None of the proposed nominees for election as a director of the Corporation are proposed for election pursuant to any arrangement or understanding between the nominee and any other person or company, except the directors and executive officers of the Corporation acting solely in suchcapacity.
Cease Trade Orders, Bankruptcies, Penalties or Sanctions
Except as described below, none of the proposed nominees for election as a director of the Corporation are proposed for election pursuant to any arrangement or understanding between the nominee and any other person, except the other directors and senior officers of the Corporation acting solely in their management capacity.
No proposed nominees for election as a director of the Corporation is, or has been within 10 years before the date of this Information Circular, a director, chief executive officer or chief financial officer of any company (including the Corporation) that is, or has been, or acted in that capacity for a company that:
- (i) was subject to an order that was issued while the proposed director was acting in the capacity as director, chief executive officer or chief financial officer;
- (ii) was subject to an order that was issued after the proposed director ceased to be a director, chief executive officer or chief financial officer and which resulted from an event that occurred while that person was acting in the capacity as director, chief executive officer or chief financial officer;or
- (iii) while that person was acting in that capacity, or within a year of that person ceasing to act in that capacity, became bankrupt, made a proposal under any legislation relating to bankruptcy or insolvency or was subject to or instituted any proceedings, arrangement or compromise with creditors or had a receiver, receiver manager or trustee appointed to hold its assets.

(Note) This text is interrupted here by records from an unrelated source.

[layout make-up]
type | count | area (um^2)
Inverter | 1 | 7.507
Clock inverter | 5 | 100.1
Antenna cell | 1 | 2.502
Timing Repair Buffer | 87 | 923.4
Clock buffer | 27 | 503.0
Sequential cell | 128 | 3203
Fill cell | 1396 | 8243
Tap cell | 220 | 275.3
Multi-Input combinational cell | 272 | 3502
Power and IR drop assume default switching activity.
==> flow/config.mk <==
export PLATFORM = sky130hd
export DESIGN_NAME = Stack
export DESIGN_NICKNAME = Stack
export VERILOG_FILES = /design/flow/design.v
export SDC_FILE = /design/flow/constraint.sdc
export NUM_CORES = 4
export LEC_CHECK = 1
export CORE_UTILIZATION = 30
==> flow/constraint.sdc <==
current_design Stack

set clk_period 5.1
set clk_io_pct 0.2

create_clock -name clk0 -period $clk_period [get_ports {clk}]

set non_clock_inputs [all_inputs -no_clocks]
set_input_delay [expr $clk_period * $clk_io_pct] -clock clk0 $non_clock_inputs
set_output_delay [expr $clk_period * $clk_io_pct] -clock clk0 [all_outputs]
==> flow/design.v <==
module SRAM(
    input clk,
    input Reset,
    input [7:0] Address,
    input SRAMRead,
    input SRAMWrite,
    input [7:0] Datain,
    output reg [7:0] Dataout
);
    reg [7:0] datamem [0:255];
    always @(posedge clk or posedge Reset) begin
        if (Reset) begin
            Dataout <= 8'b0;
        end
        else if (SRAMRead) begin
            Dataout <= datamem[Address];
        end
        else if (SRAMWrite) begin
            datamem[Address] <= Datain;
        end
    end
endmodule
module Stack(
    input clk,
    input Reset,
    input StackRead,
    input StackWrite,
    input [7:0] Datain,
    output [7:0] Dataout
);
    wire [7:0] sram_out;
    reg [7:0] sp;   
    SRAM sram_instance(
        .clk(clk),
        .Reset(Reset),
        .Address(sp),
        .SRAMRead(StackRead),
        .SRAMWrite(StackWrite),
        .Datain(Datain),
        .Dataout(sram_out)
    );
    assign Dataout = sram_out;
    always @(posedge clk or posedge Reset) begin
        if (Reset) begin
            sp <= 8'hFF;   
        end
        else if (StackWrite) begin
            sp <= sp - 1;   
        end
        else if (StackRead) begin
            sp <= sp + 1;   
        end
    end
endmodule
==> flow/run.sh <==
#!/bin/bash
# OpenROAD 26Q1-2900-gdf79404cd8, Yosys 0.63+post, stock flow scripts
make -C /OpenROAD-flow-scripts/flow DESIGN_CONFIG=/design/flow/config.mk WORK_HOME=/design/flow/orfs finish
==> run notes <==
fresh numbers from the pnr run: status finished, violations left, failing checks slew limit, setup timing, sequential share of power 0.384, CTS tree done, Total GRT Usage 0.4452, final setup vio count 8, P_leak 31.07 nW, first-pass GRT wire length 693.5 mm, clock power share 0.320, crit-path most repeated cell buf_4, Cells after Synth 4,837, switch share 0.3696, crit path kind register to register, IO buf count 19, Hold Path Class register to register, warnings from Yosys 3, CTS Buf Count 214, Pins Over Slew Limit 1, syn avg cell area 16.37 um2, ys cells 4,837, ys flop type edfxtp_1, synthesized chip area reported by yosys 79,180 um2, post-DR wirelength/cell 58.57 um, CTS H-tree lvls 4, Setup WS pre-CTS -0.3403 ns, Post-synth regs 2,064, Core Rows 188, Slew headroom -0.09833, fin crit share 1.075, Final Hold Fails 0, fraction of layout instances using a drive strength above 1 0.2460, R2R Setup Slk -0.38 ns, number of global-route vias before repair 64,210, die width 515.7 um, Worst Max-Slew Pin Slew 1.647 ns, root buffer cell clkbuf_16, initial antenna violation count 81, CTS Buffer Depth 3, tool warnings 40, drt pass-1 iters 10, final WL 552.8 mm, Pint 31.46 mW, clk latency of the worst-skew pair 0.99 ns, drt drc 0, min Tclk post-route 5.480 ns, Max Cap Violations 0, Max Clock Freq 182.5 MHz, initial DRC count 9,054, chip area 266,000 um2, RSZ-0062 raised after global routing false, fp util 0.3016, asr flop ratio synth 0.007752, grt ovf 0, worst path required time 5.93 ns, RePlAce Congestion 1.277, largest net degree at the start of global routing 101, core outline area 262,500 um2, Netlist Area Pre-Place 79,180 um2, P_sw 18.45 mW, HPWL after DPL 387.2 mm, critical path capture point type register, P per Cell Area 506.4 nW/um2, Antenna Nets Post-Route 0, drt via density 6.875, CP arrival 6.31 ns, DP Area 91,050 um2, area growth from synthesis to layout 24.47%, smallest hold slack 0.5511 ns, Worst VDD drop 406.6 uV, startpoint types register, combinational power share 0.296, CTS Sinks 2,064, number of enable flip-flop cells 2,048, Top Ports 20, CTS clock-pin slew for the worst setup and hold paths 0.07 ns, CP peak stage delay 1.05 ns, Finished Cell Area 98,550 um2, Worst Skew 0.1233 ns, post-route setup slack -0.3801 ns, crit-path cells inv_1 -> ha_1 -> and3b_2 -> buf_4 -> a222oi_1 -> o22ai_1 -> or3_1 -> nor4_2 -> buf_4 -> nand4_1 -> a211oi_2 -> buf_4 -> o2bb2ai_1, Max FO, Critical Path 16, die height 515.7 um, library cells used by synthesis 80, register area share after synthesis 0.7819, crit path max-delay cell type a222oi_1, vias 64,890
## cell usage after synthesis (10+ instances only)
| cell | instances | area share |
|---|---|---|
| o21ai_0 | 38 | 0.0024 |
| nor4_1 | 70 | 0.0055 |
| a222oi_1 | 54 | 0.0068 |
| clkbuf_1 | 190 | 0.0090 |
| buf_2 | 88 | 0.0056 |
| and3_1 | 49 | 0.0039 |
| a32oi_1 | 165 | 0.018 |
| a21oi_1 | 112 | 0.0071 |
| nor2_1 | 346 | 0.016 |
| o2111ai_1 | 11 | 0.0012 |
| buf_4 | 11 | 0.0010 |
| mux2i_1 | 17 | 0.0021 |
| a31oi_1 | 17 | 0.0013 |
| nand2_1 | 87 | 0.0041 |
| nor3_1 | 107 | 0.0068 |
| and4_1 | 16 | 0.0018 |
| o211ai_1 | 16 | 0.0015 |
| a2111oi_0 | 22 | 0.0024 |
| nand4_1 | 94 | 0.0074 |
| or4_1 | 24 | 0.0023 |
| nand3_1 | 173 | 0.011 |
| buf_1 | 91 | 0.0043 |
| o22ai_1 | 151 | 0.012 |
| a22o_1 | 117 | 0.013 |
| a221oi_1 | 56 | 0.0062 |
| edfxtp_1 | 2048 | 0.78 |
| a22oi_1 | 468 | 0.044 |
| nand3b_1 | 10 | 0.00095 |
## repair_timing
action | CTS | global route
hold buffers | 0 | 0
resized | 6 | 12
hold endpoints to repair | 0 | 0
endpoints found under the setup margin | 4 | 4
pin swaps | 0 | 1
setup buffers | 1 | 0
## worst max-delay path: cells and delay by family, from the launching register on
| kind | cells | cell delay, ns |
|---|---|---|
| AND-OR/OR-AND | 4 | 1.74 |
| adder cells (fa/ha/maj) | 1 | 0.27 |
| buffers and inverters | 4 | 0.98 |
| flip-flops | 1 | 0.62 |
| AND/OR/NAND/NOR | 4 | 1.73 |
## cell type report
class,count,area [um2]
Antenna cell,94,235.2
Clock buffer,253,5544
Clock inverter,138,1491
Fill cell,24120,164000
Inverter,9,33.78
Multi-Input combinational cell,2384,16370
Sequential cell,2064,61920
Tap cell,3515,4398
Timing Repair Buffer,981,8559
## worst paths after layout
kind                            startpoint                  endpoint  cells after the start
worst max-delay path                 sp[0]  sram_instance.Dataout[1]                     13
worst min-delay path                 sp[0]                     sp[0]                      1
worst max register to register       sp[0]  sram_instance.Dataout[1]                     13
worst min register to register       sp[0]                     sp[0]                      1
max in group asynchronous            Reset  sram_instance.Dataout[3]                      4
min in group asynchronous            Reset                     sp[7]                      3
## power by group through the flow
stage	Sequential [mW]	Clock [mW]	Combinational (mW)
4_1_cts	19.1	15.9	13.2
6_report	19.2	16.0	14.8
5_1_grt	19.2	16.5	13.9
## cell usage in the layout, fill, tap and decap left out, types with 9 or more instances in the layout
master,Yosys,final
buf_4,11,867
a22oi_1,468,463
o21ai_0,38,38
clkdlybuf4s50_1,0,11
clkinv_1,0,47
clkinv_2,0,32
nand4_1,94,94
clkinvlp_4,0,17
and3_1,49,45
clkbuf_1,190,37
and4_1,16,15
a2111oi_0,22,18
edfxtp_1,2048,2048
nand3b_1,10,10
a22o_1,117,117
inv_1,9,9
nor4_2,0,14
buf_12,0,87
a32oi_1,165,163
clkbuf_16,0,216
o2111ai_1,11,11
o22ai_1,151,151
o211ai_1,16,16
nand2_1,87,87
nand3_1,173,168
diode_2,0,94
buf_8,0,10
nor3_2,0,55
a31oi_1,17,17
nor4_1,70,54
a222oi_1,54,54
a21oi_1,112,111
mux2i_1,17,17
nor3_1,107,51
o22a_1,9,9
nor2_1,346,345
a221oi_1,56,54
or4_1,24,24
bufinv_16,0,23
## registers in the layout (all words and copies together), names as in the netlist
signal / cells
sram_instance.Dataout: 8
sp: 8
sram_instance.datamem: 2048
## logic make-up after synthesis
logic type	synth area share
AOI/OAI and AO/OA	0.1246
and+or+nand+nor	0.06823
muxes	0.003002
xor gates and xnor gates	0.001106
buffers and inverters	0.02035
DFF	0.7819
adders and majority gates	0.0007901
## per-stage QoR
step	std cells	util	power (mW)	setup TNS, ns
finish	9438	0.3754	49.91	-1.756
global route	9392	0.3750	49.51	0
CTS	9335	0.3738	48.28	0
detailed placement	8943	0.3468	32.61	-0.7733
global placement	8941	0.3467	32.71	-2.281
floorplan	4837	-	23.59	0
## layer usage
metal	wire length [um]	global-route usage	share of wire	up-vias
li1	-	-	-	22020
met1	146200	0.3809	0.26	31150
met2	206400	0.5366	0.37	8622
met3	122600	0.4501	0.22	2846
met4	66290	0.3825	0.12	247
met5	11300	0.3538	0.020	-
Power figures rest on the tool's default switching activity, not on a simulated workload.
[/design/flow/design.v]
module uart_tx_8n1 (
    clk,         
    txbyte,      
    senddata,    
    txdone,      
    tx,          
    );
    input clk;
    input[7:0] txbyte;
    input senddata;
    output txdone;
    output tx;
    parameter STATE_IDLE=8'd0;
    parameter STATE_STARTTX=8'd1;
    parameter STATE_TXING=8'd2;
    parameter STATE_TXDONE=8'd3;
    reg[7:0] state=8'b0;
    reg[7:0] buf_tx=8'b0;
    reg[7:0] bits_sent=8'b0;
    reg txbit=1'b1;
    reg txdone=1'b0;
    assign tx=txbit;
    always @ (posedge clk) begin
        if (senddata == 1 && state == STATE_IDLE) begin
            state <= STATE_STARTTX;
            buf_tx <= txbyte;
            txdone <= 1'b0;
        end else if (state == STATE_IDLE) begin
            txbit <= 1'b1;
            txdone <= 1'b0;
        end
        if (state == STATE_STARTTX) begin
            txbit <= 1'b0;
            state <= STATE_TXING;
        end
        if (state == STATE_TXING && bits_sent < 8'd8) begin
            txbit <= buf_tx[0];
            buf_tx <= buf_tx>>1;
            bits_sent = bits_sent + 1;
        end else if (state == STATE_TXING) begin
            txbit <= 1'b1;
            bits_sent <= 8'b0;
            state <= STATE_TXDONE;
        end
        if (state == STATE_TXDONE) begin
            txdone <= 1'b1;
            state <= STATE_IDLE;
        end
    end
endmodule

On September 6, 2011, a cease trade order was issued by the Quebec Securities Commission to Excel Gold Mining Inc. ("Excel") for failure to file annual audited financial statements, and management discussion and analysis for the year ended April 30, 2011. On September 7, 2011, a similar cease trade order was issued by the BCSC and on December 20, 2011 a cease trade order was issued by the Alberta Securities Commission. Excel was subsequently delisted from the TSX-V on October 10, 2012. Jacques Monette was a director of Excel during this period.
On August 31, 2012, Landdrill International Inc. ("Landdrill") announced that it had obtained an initial order from the New Brunswick Court of Queen's Bench under the Companies Creditor Arrangement Act and effective October 12, 2012, a cease trade order was issued against Landdrill by the New Brunswick Securities Commission for failure to file its interim financial statements, and management discussion and analysis, for the period ended June 30, 2012. In addition, effective October 12, 2012, Landdrill's securities were suspended from trading by the TSXV. On May 30, 2013 Landdrill was declared bankrupt pursuant to the Bankruptcy and Insolvency Act. Jacques Monette was a director and an officer of Landdriil during this period.
On May 11, 2015, a cease trade order was issued by the BCSC for failure to file its annual audited financial statements, and management discussion and analysis, for the year ended December 31, 2014 to Fletcher Nickel Inc. ("Fletcher"). On May 20, 2015, a similar order was issued by the Ontario Securities Commission. Jacques Monette is a director of Fletcher.
MANAGEMENT RECOMMENDS THAT THE SHAREHOLDERS VOTE IN FAVOUR OF THE ABOVE LISTED NOMINEES.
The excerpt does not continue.